In order to have $ticksqpc return a milliseconds value instead of something that changes in the millions per second, it would need to obtain the QPF value and use that as a divisor. At least on Win 7 - where the $ticksqpc value would be something like (1000 * QPC/QPF) or (QPC / (QPF/1000)) - the value for $ticks and $ticksqpc are fairly well synchronized near bootup time, but as uptime increases the results drift further apart.

However, the $ticksqpc value is perfectly fine for benchmarking scripts with the expectation of getting a time value that's more accurate than being a multiple of 16 milliseconds. In the short term, the result of $calc($ticks - $ticksqpc) appears to fluctuate wildly, but that's because $ticksqpc is returning a more accurate passage of time, while the $ticks value is returning a value which may or may not have advanced by 16ms.

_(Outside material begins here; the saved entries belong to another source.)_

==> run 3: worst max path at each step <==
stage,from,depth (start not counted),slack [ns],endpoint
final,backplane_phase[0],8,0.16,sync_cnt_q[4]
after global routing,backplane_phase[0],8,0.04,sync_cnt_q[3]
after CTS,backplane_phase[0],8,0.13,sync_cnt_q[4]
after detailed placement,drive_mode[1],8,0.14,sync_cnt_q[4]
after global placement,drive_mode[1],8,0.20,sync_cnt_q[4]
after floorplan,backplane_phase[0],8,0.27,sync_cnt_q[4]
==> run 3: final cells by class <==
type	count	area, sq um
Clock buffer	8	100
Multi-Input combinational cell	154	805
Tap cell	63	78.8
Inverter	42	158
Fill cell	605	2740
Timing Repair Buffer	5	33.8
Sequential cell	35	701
<file path="config.mk">
export PLATFORM = sky130hd
export DESIGN_NAME = ppws_top
export DESIGN_NICKNAME = d
export VERILOG_FILES = /design/src/rtl/ppws_pkg.sv /design/src/rtl/ppws_top.sv
export SDC_FILE = /design/constraint.sdc
export NUM_CORES = 1
export LEC_CHECK = 0
export ABC_AREA = 1
export BUFFER_PORTS_ARGS = -buffer_cell sky130_fd_sc_hd__buf_2
export CAP_MARGIN = 25
export CORE_AREA = 3 3 148 150
export DETAILED_ROUTE_END_ITERATION = 8
export DIE_AREA = 0 0 151 153
export HOLD_SLACK_MARGIN = 0.08
export SLEW_MARGIN = 20
export SYNTH_ARGS = -nofsm -noshare
export SYNTH_HDL_FRONTEND = slang
export SYNTH_SLANG_ARGS = --single-unit
</file>
<file path="constraint.sdc">
create_clock -name pclk -period 2.6 [get_ports pclk]
set_input_delay 0.52 -clock pclk [delete_from_list [all_inputs] [get_ports pclk]]
set_output_delay 0.52 -clock pclk [all_outputs]
set_load 0.1 [all_outputs]
</file>
<file path="src/rtl/ppws_pkg.sv">
// Package: register map, field positions and timing for the parallel port
package ppws_pkg;
  // Register byte addresses
  localparam logic [7:0] ADDR_MODE = 8'h00;
  localparam logic [7:0] ADDR_STAT = 8'h04;
  localparam logic [7:0] ADDR_MASK = 8'h08;
  localparam logic [7:0] ADDR_IN0 = 8'h10;
  localparam logic [7:0] ADDR_OUT0 = 8'h20;
  // Mode register fields
  localparam int HOLD_LSB = 0;
  localparam int STROBE_LSB = 2;
  localparam int PRE_LSB = 6;
  localparam int CS1_BIT = 8;
  localparam int INC_BIT = 9;
  localparam int DEC_BIT = 10;
  localparam int CS1_ADDR_BIT = 14;
  localparam logic [31:0] MODE_MASK = 32'h0000_07FF;
  // Status register fields
  localparam int ALL_FULL_BIT = 15;
  localparam int OVF_BIT = 14;
  localparam int IN_FULL_LSB = 8;
  localparam int ALL_EMPTY_BIT = 7;
  localparam int UNF_BIT = 6;
  localparam int OUT_EMPTY_LSB = 0;
  localparam logic [31:0] EVENT_MASK = 32'h0000_4040;
  localparam int NUM_SLOTS = 4;
  // Strobe cycle phases
  typedef enum logic [1:0] {PPWS_IDLE, PPWS_PRE, PPWS_STROBE, PPWS_HOLD}
    ppws_phase_t;
endpackage

</file>
<file path="src/rtl/ppws_top.sv">
// Parallel slave port: wait-state timing and slave buffer status
`timescale 1ns/1ps
`default_nettype none
module ppws_top (
  // APB clock and reset
  input wire logic pclk,
  input wire logic presetn,
  // APB slave
  input wire logic psel,
  input wire logic penable,
  input wire logic pwrite,
  input wire logic [7:0] paddr,
  input wire logic [31:0] pwdata,
  output logic [31:0] prdata,
  output logic pready,
  output logic pslverr,
  // Host side pins (asynchronous)
  input wire logic host_cs,
  input wire logic host_wr,
  input wire logic [1:0] host_addr,
  input wire logic [7:0] host_din,
  output logic [7:0] host_dout,
  output logic [7:0] host_dout_oe,
  output logic host_strobe,
  output logic [15:0] host_addr_out,
  // Interrupt
  output logic irq
);
  // Pin synchronisers: first stage read only by the second
  logic [11:0] sync1, sync2, sync3;
  logic [11:0] next_sync1;
  always_comb begin
    next_sync1 = {host_cs, host_wr, host_addr, host_din};
  end
  always_ff @(posedge pclk or negedge presetn) begin
    if (!presetn) begin
      sync1 <= 12'h000;
      sync2 <= 12'h000;
      sync3 <= 12'h000;
    end else begin
      sync1 <= next_sync1;
      sync2 <= sync1;
      sync3 <= sync2;
    end
  end
  logic cs_s, wr_s, cs_d;
  logic [1:0] sel_s;
  logic [7:0] din_s;
  assign cs_s = sync2[11];
  assign wr_s = sync2[10];
  assign sel_s = sync2[9:8];
  assign din_s = sync2[7:0];
  assign cs_d = sync3[11];

  // Registers
  logic [31:0] mode, mask;
  logic [7:0] in_buf [ppws_pkg::NUM_SLOTS];
  logic [7:0] out_buf [ppws_pkg::NUM_SLOTS];
  logic [3:0] in_full, out_empty;
  logic ovf, unf;
  logic [31:0] next_mode, next_mask;
  logic [7:0] next_in_buf [ppws_pkg::NUM_SLOTS];
  logic [7:0] next_out_buf [ppws_pkg::NUM_SLOTS];
  logic [3:0] next_in_full, next_out_empty;
  logic next_ovf, next_unf;
  logic [31:0] next_prdata;
  logic next_pready, next_pslverr, next_irq;
  logic [7:0] next_host_dout;

  // Field extraction
  logic [3:0] strobe_ws;
  logic [1:0] hold_ws, pre_ws;
  assign strobe_ws = mode[ppws_pkg::STROBE_LSB +: 4];
  assign hold_ws = mode[ppws_pkg::HOLD_LSB +: 2];
  assign pre_ws = mode[ppws_pkg::PRE_LSB +: 2];

  function automatic logic [31:0] status_word(input logic [3:0] f,
      input logic [3:0] e, input logic o, input logic u);
    logic [31:0] s;
    s = 32'h0000_0000;
    s[ppws_pkg::ALL_FULL_BIT] = &f;
    s[ppws_pkg::OVF_BIT] = o;
    s[ppws_pkg::IN_FULL_LSB +: 4] = f;
    s[ppws_pkg::ALL_EMPTY_BIT] = &e;
    s[ppws_pkg::UNF_BIT] = u;
    s[ppws_pkg::OUT_EMPTY_LSB +: 4] = e;
    return s;
  endfunction

  // Address stepping; with the CS1 mode bit set, the chip-select bit (address bit 14) never moves with it
  function automatic logic [15:0] step_addr(input logic [15:0] a,
      input logic [31:0] md);
    logic [15:0] n;
    n = a;
    if (md[ppws_pkg::INC_BIT]) begin
      n = a + 16'h0001;
    end else if (md[ppws_pkg::DEC_BIT]) begin
      n = a - 16'h0001;
    end
    if (md[ppws_pkg::CS1_BIT]) begin
      n[ppws_pkg::CS1_ADDR_BIT] = a[ppws_pkg::CS1_ADDR_BIT];
    end
    return n;
  endfunction

  // Host strobe sequencer state
  ppws_pkg::ppws_phase_t phase, next_phase;
  logic [3:0] cnt, next_cnt;
  logic cyc_wr, next_cyc_wr;
  logic [15:0] addr_q, next_addr_q;
  logic host_start;
  assign host_start = cs_s && !cs_d;

  // Strobe timing sequencer, one access per host select edge
  always_comb begin
    next_phase = phase;
    next_cnt = cnt;
    next_cyc_wr = cyc_wr;
    next_addr_q = addr_q;
    unique case (phase)
      ppws_pkg::PPWS_IDLE: begin
        if (host_start) begin
          next_cyc_wr = wr_s;
          next_phase = ppws_pkg::PPWS_PRE;
          next_cnt = (strobe_ws == 4'h0) ? 4'h0 : {2'b00, pre_ws};
        end
      end
      ppws_pkg::PPWS_PRE: begin
        if (cnt == 4'h0) begin
          next_phase = ppws_pkg::PPWS_STROBE;
          next_cnt = strobe_ws;
        end else begin
          next_cnt = cnt - 4'h1;
        end
      end
      ppws_pkg::PPWS_STROBE: begin
        if (cnt == 4'h0) begin
          if (strobe_ws == 4'h0 && cyc_wr) begin
            next_phase = ppws_pkg::PPWS_HOLD;
            next_cnt = 4'h0;
          end else if (cyc_wr) begin
            next_phase = ppws_pkg::PPWS_HOLD;
            next_cnt = {2'b00, hold_ws};
          end else if (strobe_ws == 4'h0 || hold_ws == 2'b00) begin
            // Read with no hold ends here, so it steps here too
            next_phase = ppws_pkg::PPWS_IDLE;
            next_addr_q = step_addr(addr_q, mode);
          end else begin
            next_phase = ppws_pkg::PPWS_HOLD;
            next_cnt = {2'b00, hold_ws} - 4'h1;
          end
        end else begin
          next_cnt = cnt - 4'h1;
        end
      end
      ppws_pkg::PPWS_HOLD: begin
        if (cnt == 4'h0) begin
          next_phase = ppws_pkg::PPWS_IDLE;
          next_addr_q = step_addr(addr_q, mode);
        end else begin
          next_cnt = cnt - 4'h1;
        end
      end
    endcase
  end

  always_ff @(posedge pclk or negedge presetn) begin
    if (!presetn) begin
      phase <= ppws_pkg::PPWS_IDLE;
      cnt <= 4'h0;
      cyc_wr <= 1'b0;
      addr_q <= 16'h0000;
    end else begin
      phase <= next_phase;
      cnt <= next_cnt;
      cyc_wr <= next_cyc_wr;
      addr_q <= next_addr_q;
    end
  end

  // APB decode; host access acts at start of its cycle
  logic apb_setup, apb_wr, apb_rd;
  logic [1:0] slot;
  assign apb_setup = psel && !penable;
  assign apb_wr = psel && penable && pwrite;
  assign apb_rd = psel && penable && !pwrite;
  assign slot = paddr[3:2];

  always_comb begin
    next_mode = mode;
    next_mask = mask;
    next_in_full = in_full;
    next_out_empty = out_empty;
    next_ovf = ovf;
    next_unf = unf;
    next_host_dout = host_dout;
    next_prdata = 32'h0000_0000;
    next_pslverr = 1'b0;
    for (int i = 0; i < ppws_pkg::NUM_SLOTS; i++) begin
      next_in_buf[i] = in_buf[i];
      next_out_buf[i] = out_buf[i];
    end
    // Read data and refusal settle in setup, so they stand with pready
    if (apb_setup) begin
      unique case (paddr & 8'hF0)
        8'h00: begin
          if (paddr == ppws_pkg::ADDR_MODE) begin
            next_prdata = mode;
          end else if (paddr == ppws_pkg::ADDR_STAT) begin
            next_prdata = status_word(in_full, out_empty, ovf, unf);
          end else if (paddr == ppws_pkg::ADDR_MASK) begin
            next_prdata = mask;
          end else begin
            next_pslverr = 1'b1;
          end
        end
        ppws_pkg::ADDR_IN0: begin
          next_prdata = {24'h000000, in_buf[slot]};
          next_pslverr = pwrite;
        end
        ppws_pkg::ADDR_OUT0: next_pslverr = !pwrite;
        default: next_pslverr = 1'b1;
      endcase
      if (pwrite) begin
        next_prdata = 32'h0000_0000;
      end
    end
    // CPU side effects at the access edge; hardware sets below win
    if (apb_wr) begin
      if (paddr == ppws_pkg::ADDR_MODE) begin
        next_mode = pwdata & ppws_pkg::MODE_MASK;
      end else if (paddr == ppws_pkg::ADDR_STAT) begin
        if (pwdata[ppws_pkg::OVF_BIT]) next_ovf = 1'b0;
        if (pwdata[ppws_pkg::UNF_BIT]) next_unf = 1'b0;
      end else if (paddr == ppws_pkg::ADDR_MASK) begin
        next_mask = pwdata & ppws_pkg::EVENT_MASK;
      end else if ((paddr & 8'hF0) == ppws_pkg::ADDR_OUT0) begin
        next_out_buf[slot] = pwdata[7:0];
        next_out_empty[slot] = 1'b0;
      end
    end else if (apb_rd && (paddr & 8'hF0) == ppws_pkg::ADDR_IN0) begin
      next_in_full[slot] = 1'b0;
    end
    // Host side access, caught on the select edge
    if (phase == ppws_pkg::PPWS_IDLE && host_start) begin
      if (wr_s) begin
        if (in_full[sel_s]) begin
          next_ovf = 1'b1;
        end else begin
          next_in_buf[sel_s] = din_s;
          next_in_full[sel_s] = 1'b1;
        end
      end else begin
        next_host_dout = out_buf[sel_s];
        if (out_empty[sel_s]) begin
          next_unf = 1'b1;
        end else begin
          next_out_empty[sel_s] = 1'b1;
        end
      end
    end
    next_pready = psel && !penable;
    next_irq = |(status_word(next_in_full, next_out_empty, next_ovf,
      next_unf) & mask);
  end

  // Register update
  always_ff @(posedge pclk or negedge presetn) begin
    if (!presetn) begin
      mode <= 32'h0000_0000;
      mask <= 32'h0000_0000;
      in_full <= 4'h0;
      out_empty <= 4'hF;
      ovf <= 1'b0;
      unf <= 1'b0;
      host_dout <= 8'h00;
      prdata <= 32'h0000_0000;
      pslverr <= 1'b0;
      pready <= 1'b0;
      irq <= 1'b0;
      for (int i = 0; i < ppws_pkg::NUM_SLOTS; i++) begin
        in_buf[i] <= 8'h00;
        out_buf[i] <= 8'h00;
      end
    end else begin
      mode <= next_mode;
      mask <= next_mask;
      in_full <= next_in_full;
      out_empty <= next_out_empty;
      ovf <= next_ovf;
      unf <= next_unf;
      host_dout <= next_host_dout;
      prdata <= next_prdata;
      pslverr <= next_pslverr;
      pready <= next_pready;
      irq <= next_irq;
      for (int i = 0; i < ppws_pkg::NUM_SLOTS; i++) begin
        in_buf[i] <= next_in_buf[i];
        out_buf[i] <= next_out_buf[i];
      end
    end
  end

  // Pin outputs registered for clean edges
  always_ff @(posedge pclk or negedge presetn) begin
    if (!presetn) begin
      host_strobe <= 1'b0;
      host_dout_oe <= 8'h00;
      host_addr_out <= 16'h0000;
    end else begin
      host_strobe <= (next_phase == ppws_pkg::PPWS_STROBE);
      host_dout_oe <= (next_phase != ppws_pkg::PPWS_IDLE && !next_cyc_wr)
        ? 8'hFF : 8'h00;
      host_addr_out <= next_addr_q;
    end
  end
endmodule
`default_nettype wire

</file>
==> metrics.txt <==
# TYPE chip_impl_metric gauge
chip_impl_info{name="status",value="completed"} 1
chip_impl_metric{name="detail_route.iter0.violations",unit=""} 390
chip_impl_metric{name="die_height",unit="um"} 153
chip_impl_metric{name="cts.htree.levels",unit=""} 4
chip_impl_metric{name="fin_nets",unit=""} 1135
chip_impl_metric{name="layout_min_cycle_time",unit="ns"} 2.201
chip_impl_metric{name="p_clk_share",unit="%"} 29.3
chip_impl_metric{name="start_util",unit="%"} 38.37
chip_impl_metric{name="worst_r2r_path_depth",unit=""} 11
chip_impl_info{name="ys_dominant_reg_cell",value="sky130_fd_sc_hd__dfrtp_1"} 1
chip_impl_metric{name="finalSetupViolCount",unit=""} 0
chip_impl_metric{name="cts_repair_resize_count",unit=""} 0
chip_impl_metric{name="grt_start_max_net_pins",unit=""} 66
chip_impl_metric{name="final.setup.tns",unit="ns"} 0
chip_impl_metric{name="die_x",unit="um"} 151
chip_impl_metric{name="power_switching_share",unit="%"} 43.33
chip_impl_metric{name="route.final.wire_length",unit="um"} 20070
chip_impl_metric{name="antenna_cells_inserted",unit=""} 0
chip_impl_metric{name="wl_met3",unit="um"} 930
chip_impl_metric{name="postLayoutCoreUtil",unit="%"} 44.55
chip_impl_info{name="critical_path_start_type",value="register"} 1
chip_impl_metric{name="routed-wl-met2",unit="um"} 9293
chip_impl_info{name="route.top_layer_used",value="met5"} 1
chip_impl_info{name="setup_crit_end_kind",value="register"} 1
chip_impl_metric{name="cts_hold_fix_bufs",unit=""} 0
chip_impl_metric{name="port_buffers",unit=""} 86
chip_impl_info{name="timing_worst_setup_path_type",value="register to register"} 1
chip_impl_metric{name="synth_async_sr_flop_share",unit="%"} 100.0
chip_impl_metric{name="global_route.usage.total",unit="%"} 17.96
chip_impl_metric{name="synth-seq-area-share",unit="%"} 50.81
chip_impl_info{name="grt_setup_unrepaired",value="false"} 1
chip_impl_metric{name="drt_drc_violations_left",unit=""} 0
chip_impl_metric{name="synthesis.area",unit="um2"} 7989
chip_impl_metric{name="p_leak",unit="nW"} 4.928
chip_impl_metric{name="cp_max_fanout",unit=""} 9
chip_impl_metric{name="internal_power",unit="mW"} 4.856
chip_impl_metric{name="max_slew_headroom",unit="%"} 57.45
chip_impl_metric{name="fmax",unit="GHz"} 0.4543
chip_impl_metric{name="layout-area-overhead-vs-synth",unit="%"} 16.12
chip_impl_metric{name="clkSinkCount",unit=""} 162
chip_impl_metric{name="worst_ir_drop_vdd",unit="mV"} 0.4084
chip_impl_metric{name="synth_area_per_cell",unit="um2"} 8.270
chip_impl_metric{name="fp.coreArea",unit="um2"} 20820
chip_impl_metric{name="timing.final.max_slew_violations",unit=""} 0
chip_impl_metric{name="power_density",unit="nW/um2"} 923.8
chip_impl_metric{name="numPlacedInstances",unit=""} 1315
chip_impl_metric{name="gr_ovfl_total",unit=""} 0
chip_impl_metric{name="hold_viol_final",unit=""} 0
chip_impl_metric{name="register_bit_count_reported_by_yosys",unit=""} 162
chip_impl_metric{name="critPathRequiredTime",unit="ns"} 2.91
chip_impl_metric{name="dieArea",unit="um2"} 23100
chip_impl_metric{name="synth_cells",unit=""} 966
chip_impl_metric{name="grt_first_pass_wirelength",unit="um"} 32920
chip_impl_metric{name="power_frac_seq",unit="%"} 36.2
chip_impl_metric{name="synth_enable_flop_cells",unit=""} 0
chip_impl_metric{name="tritoncts.num_buffers",unit=""} 17
chip_impl_metric{name="insertion_delay",unit="ns"} 0.43
chip_impl_metric{name="power.total",unit="mW"} 8.570
chip_impl_metric{name="post-dp-hpwl",unit="um"} 14280
chip_impl_metric{name="finish.cell_count_without_fillers",unit=""} 1347
chip_impl_metric{name="drt-pass1-iter-count",unit=""} 5
chip_impl_metric{name="yosys.cell_types.count",unit=""} 41
chip_impl_metric{name="row_count",unit=""} 53
chip_impl_info{name="root_buffer",value="sky130_fd_sc_hd__clkbuf_16"} 1
chip_impl_metric{name="total_via_count_after_detailed_routing",unit=""} 6537
chip_impl_metric{name="final_min_period_over_clock_period",unit="%"} 84.66
chip_impl_metric{name="slew_at_the_pin_closest_to_its_max_slew_limit",unit="ns"} 0.6383
chip_impl_metric{name="wl_per_cell",unit="um"} 14.90
chip_impl_metric{name="p_comb_share",unit="%"} 34.6
chip_impl_metric{name="max_cap_violations",unit=""} 0
chip_impl_metric{name="vias_in_the_first_global_route",unit=""} 6396
chip_impl_metric{name="route.antenna.remaining_nets",unit=""} 0
chip_impl_info{name="tritoncts",value="yes"} 1
chip_impl_info{name="type_of_the_worst_min_delay_path",value="primary input to async pin"} 1
chip_impl_metric{name="viasPerCell",unit=""} 4.853
chip_impl_metric{name="post_route_worst_setup_slack",unit="ns"} 0.3989
chip_impl_metric{name="max-clock-path-buffers",unit=""} 2
chip_impl_metric{name="place_worst_setup_slack",unit="ns"} 0.2297
chip_impl_metric{name="cp.arrival",unit="ns"} 2.51
chip_impl_metric{name="finalWeightedCongestion",unit=""} 0.9467
chip_impl_metric{name="wirelength_met1",unit="um"} 9307
chip_impl_metric{name="warnings_synthesis",unit=""} 0
chip_impl_metric{name="drive_gt1_share",unit="%"} 15.86
chip_impl_metric{name="cts_setup_buffers",unit=""} 0
chip_impl_metric{name="grt_antenna_before_repair",unit=""} 2
chip_impl_metric{name="fin_worst_skew",unit="ns"} 0.009064
chip_impl_metric{name="clock_pin_transition_on_the_worst_setup_and_hold_timing_paths",unit="ns"} 0.07
chip_impl_metric{name="number_of_fill_cells_in_the_layout",unit=""} 2125
chip_impl_metric{name="num_io_pins",unit=""} 125
chip_impl_metric{name="total_switching_power",unit="mW"} 3.714
sequential cells by signal, summed over array words and instances, names as in the netlist, 2 cells and up:
register / cells
cnt: 4
host_dout: 8
prdata: 14
mask: 2
out_empty: 4
mode: 11
host_addr_out: 16
in_buf: 32
in_full: 4
sync1: 12
out_buf: 32
sync2: 12
phase: 2
cell type report:
| class | count | area (um2) | share of cell area [%] |
|---|---|---|---|
| repair buffers | 105 | 604.3 | 6.515 |
| clock buffers | 19 | 442.9 | 4.775 |
| multi-input cells | 676 | 3319 | 35.78 |
| flip-flops and latches | 162 | 4059 | 43.76 |
| well taps | 275 | 344.1 | 3.709 |
| clock inverters | 13 | 140.1 | 1.511 |
| inverters | 97 | 366.6 | 3.952 |
synth_stat cells, drive strengths merged, types with 2 or more instances:
cell type / instances / area share [%]
nand3b: 5 / 0.47
nand3: 33 / 2.4
clkbuf: 4 / 0.19
o21ai: 80 / 5.1
nor2: 44 / 2.3
o22ai: 2 / 0.16
dfstp: 4 / 1.3
inv: 93 / 4.4
clkinv: 4 / 0.19
nand4: 50 / 3.9
ha: 18 / 2.8
a22o: 3 / 0.33
o211ai: 5 / 0.47
nor4: 2 / 0.34
dfrtp: 158 / 49
a22oi: 8 / 0.75
a21oi: 27 / 1.7
xnor2: 7 / 0.77
mux2: 8 / 1.1
nor3: 7 / 0.56
nand2: 350 / 16
buf: 44 / 3.7
xor2: 4 / 0.44
per-layer routing:
layer / GRT usage [%] / up-vias
li1: - / 3283
met1: 24.58 / 3064
met2: 28.41 / 149
met3: 3.647 / 37
met4: 6.218 / 4
met5: 0 / -
kinds of logic after synthesis:
logic type,count (synthesis),synth area share [%]
AO/OA/AOI/OAI,127,8.645
XOR/XNOR,11,1.206
adder cells (fa/ha/maj),19,3.070
buffers and inverters,145,8.442
flip-flops,162,50.81
multiplexers,8,1.128
other,1,0.04694
AND/OR/NAND/NOR,493,26.66
worst max-delay path: stages (launching register included):
cell and delay, ns:
sky130_fd_sc_hd__dfrtp_1 0.45, sky130_fd_sc_hd__inv_1 0.22, sky130_fd_sc_hd__buf_4 0.25, sky130_fd_sc_hd__ha_1 0.37
sky130_fd_sc_hd__nand2_1 0.13, sky130_fd_sc_hd__nor3_1 0.20, sky130_fd_sc_hd__and2_1 0.16, sky130_fd_sc_hd__nand2_1 0.08
sky130_fd_sc_hd__nand2_1 0.08, sky130_fd_sc_hd__nand2_1 0.05, sky130_fd_sc_hd__nand3_1 0.06, sky130_fd_sc_hd__nand2_1 0.05
path summary, 6_finish.rpt:
kind | slack (ns) | endpoint | start
worst min register to register | 0.35 | sync2[11] | sync1[11]
max in group asynchronous | 1.83 | in_buf[3] | presetn
worst min-delay path | 0.08 | pready | presetn
worst max-delay path | 0.40 | host_addr_out[14] | mode[9]
min in group pclk | 0.19 | sync1[11] | host_cs
worst max register to register | 0.40 | host_addr_out[14] | mode[9]
cell usage in the layout (no fill, tap or decap), drive strengths merged, types with 5 or more instances in the layout:
cell type and count:
nor3 7, nand3b 5, a21oi 27, ha 18, mux2 8, buf 105, o211ai 5, nand2 350
inv 101, nand3 33, clkbuf 19, o21ai 80, conb 18, nand4 50, a22oi 8, clkinv 7
dfrtp 158, xnor2 7, nor2 44
power by group through the flow:
stage                     Combinational, mW  Sequential [mW]  Clock [mW]
after floorplan                        1.69             3.92           0
after global placement                 2.94             3.14           0
after detailed placement               2.97             3.14           0
after CTS                              2.98             3.10        2.56
after global routing                   3.21             3.14        2.67
final                                  2.96             3.10        2.51
per-stage QoR:
stage / cell area, um2 / hold WS, ns
after detailed placement: 8693 / 0.3347
after global routing: 9276 / 0.1250
after global placement: 8693 / 0.3325
final: 9276 / 0.07717
after CTS: 9276 / 0.1182
after floorplan: 8053 / 0.2244
(Power assumes the default switching activity.)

For fine-tuning benchmarks which have very short intervals, you should make the script wait until the time value has incremented before using that as the start-time. This first example counts how many times the while() loops within a millisecond. However, it will return results which fluctuate wildly because your command could have begun near the beginning or ending of that millisecond interval.

//var %count 0 , %t $ticksqpc | while (%t == $ticksqpc) inc %count | echo -a loops: %count

For a more accurate benchmark, you should use the above as a way to begin the milliseconds interval before then beginning your 'true' benchmark time. Note how this next variant has an occasional hiccup, but most of the time it returns a number in a very narrow range:

//var %t $ticksqpc | while (%t == $ticksqpc) noop | var %t $ticksqpc , %count 0 | while (%t == $ticksqpc) inc %count | echo -a loops: %count

Compatibility

Added: mIRC v7.64
Added on: 11 Dec 2020
Note: Unless otherwise stated, this was the date of original functionality.
Further enhancements may have been made in later versions.